These signals are measured, and when processed provide an image of the brain.

CT and MRI techniques provide useful ‘map-like’ information about what the brain looks like, but do

not provide information about what various parts of the brain do. Although the exact techniques differ,

functional techniques share a common principal. Levels are measured during a control task, which

establishes a base-level of activity. The particular area of the brain of interest is then stimulated.

Researchers who are, for example, interested those parts of the brain areas involved with certain types

of vision (e.g. Anderson et al, 1996) might typically get their subjects to involve themselves with

some visual task to promote physical activity in that area. The image from the control-state is then

subtracted from the task-state image to leave an image showing only the area of interest.
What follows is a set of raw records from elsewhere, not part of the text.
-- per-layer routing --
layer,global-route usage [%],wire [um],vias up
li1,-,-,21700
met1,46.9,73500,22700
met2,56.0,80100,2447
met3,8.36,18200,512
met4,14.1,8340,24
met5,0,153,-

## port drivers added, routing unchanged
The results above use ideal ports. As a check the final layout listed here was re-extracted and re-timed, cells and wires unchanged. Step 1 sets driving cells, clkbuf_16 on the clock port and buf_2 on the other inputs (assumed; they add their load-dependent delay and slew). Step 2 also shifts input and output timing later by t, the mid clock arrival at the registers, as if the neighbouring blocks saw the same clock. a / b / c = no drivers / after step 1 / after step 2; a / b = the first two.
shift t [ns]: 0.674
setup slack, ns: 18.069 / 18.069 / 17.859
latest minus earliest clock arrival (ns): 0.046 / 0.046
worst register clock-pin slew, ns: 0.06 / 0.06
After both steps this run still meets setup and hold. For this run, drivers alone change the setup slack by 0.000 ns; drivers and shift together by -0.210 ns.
Context: an optimization exercise on an open-source flow, tuned for small area and a short achievable clock period. The choices shown serve that exercise and are no tape-out recipe.
The RTL was checked by simulation tests, not by an equivalence proof against the original design.
Power and IR drop assume default switching activity.

## run A
// tally_fmul
module tally_fmul (
    input  wire        clk,
    input  wire        rst,         
    input  wire        in_valid,
    input  wire [31:0] in_a,
    input  wire [31:0] in_b,
    input  wire [2:0]  in_rm,       
    output reg         out_valid,
    output reg  [31:0] out_res,
    output reg  [4:0]  out_flags    
);
Size in the first run: about 2600 cells after synthesis, roughly 26000 sq um of cells after synthesis.
Settings: LEC_CHECK=0, CAP_MARGIN=20, CORE_MARGIN=2, CORE_UTILIZATION=40, CTS_CLUSTER_DIAMETER=100, CTS_CLUSTER_SIZE=16, SLEW_MARGIN=20; clock period 18.0 ns.
standard.sh (not shown) runs the stock make flow with config.mk's settings and CLKGATE_MAP_FILE= SYNTH_SCRIPT=/design/flow/synth_recipe.tcl, a recipe that flattens the netlist after the stock synthesis.
==> flow/flow/run.sh <==
#!/bin/bash
set -euo pipefail
WORK=$(cd "$(dirname "$0")/.." && pwd)
cd "$WORK"
R=$WORK/orfs/results/sky130hd/tally_fmul/base
LIB=$FLOW_HOME/platforms/sky130hd/lib/sky130_fd_sc_hd__tt_025C_1v80.lib
MARGIN=${MARGIN:-13.4}

bash standard.sh synth > "$WORK/log_synth.txt" 2>&1
cp "$R/1_2_yosys.v" "$R/1_2_yosys_standard.v"
python3 "$WORK/flow/fixpol.py" "$LIB" "$R/1_2_yosys_standard.v" "$R/1_2_yosys.v" > "$WORK/log_fixpol.txt" 2>&1
rm -f "$R/1_synth.odb" "$R/1_synth.sdc"

bash standard.sh "BUFFER_PORTS_ARGS=-buffer_cell sky130_fd_sc_hd__buf_2" \
    "SETUP_SLACK_MARGIN=$MARGIN" \
    finish > "$WORK/log_layout.txt" 2>&1
test -f "$WORK/out/final.def"
Other scripts of this flow, unchanged in this note and not shown: flow/flow/fixpol.py
Both conditions hold for run A: the flow ran to the end and the final layout passed the timing, DRC and antenna checks.
This is an optimization exercise on Yosys and OpenROAD, whose aim is small area, a short achievable clock period and few clock cycles per item, not a production implementation. Only simulation tests tie the RTL to the original design; equivalence was not proved.

==> flow/design.v <==
module seg_div #(
    parameter NW = 73,
    parameter DW = 40
) (
    input  wire          clk,
    input  wire          rst,
    input  wire          start,
    input  wire [NW-1:0] n,
    input  wire [DW-1:0] d,
    output reg           done,
    output reg  [NW-1:0] q,
    output reg  [DW-1:0] r
);
    reg  [NW-1:0] num;
    reg  [DW-1:0] den;
    reg  [DW:0]   rem;
    reg  [7:0]    cnt;
    reg           run;
    wire [DW:0]   shifted = {rem[DW-1:0], num[NW-1]};
    wire [DW+1:0] diff    = {1'b0, shifted} - {2'b00, den};
    wire          fits    = ~diff[DW+1];
    always @(posedge clk) begin
        if (rst) begin
            run  <= 1'b0;
            done <= 1'b0;
        end else begin
            done <= 1'b0;
            if (start) begin
                num <= n;
                den <= d;
                rem <= {(DW+1){1'b0}};
                q   <= {NW{1'b0}};
                cnt <= NW[7:0];
                run <= 1'b1;
            end else if (run) begin
                rem <= fits ? diff[DW:0] : shifted;
                num <= {num[NW-2:0], 1'b0};
                q   <= {q[NW-2:0], fits};
                cnt <= cnt - 8'd1;
                if (cnt == 8'd1) begin
                    run  <= 1'b0;
                    done <= 1'b1;
                end
            end
        end
    end
    always @(*) r = rem[DW-1:0];
endmodule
Functional information of this kind is available from at least three techniques. Functional magnetic

resonance imaging (fMRI) is similar in nature to MRI accept that it adopts the additional principal that

the magnetic properties of the nuclei undergo changes during neural activity. When a part of the brain

is undergoing activity, it is over-supplied with oxygen. This excess oxygen changes the magnetic

properties in a way that is detectable, and varies according to brain activity. Positron emission

tomography (PET; and single photon emission computerised tomography (SPECT, which provides

three dimensional information) requires patients to be injected with radioactive water (e.g. fluorine –

18, oxygen –15, that contain more photons than neutrons) which very rapidly accumulated in the

blood vessels of the brain. Changes in the cerebral blood flow required by the task reflect changes in

neural activity. Those parts of the brain requiring more blood (required by the task) omit more

positrons, and this is reflected in the resultant image.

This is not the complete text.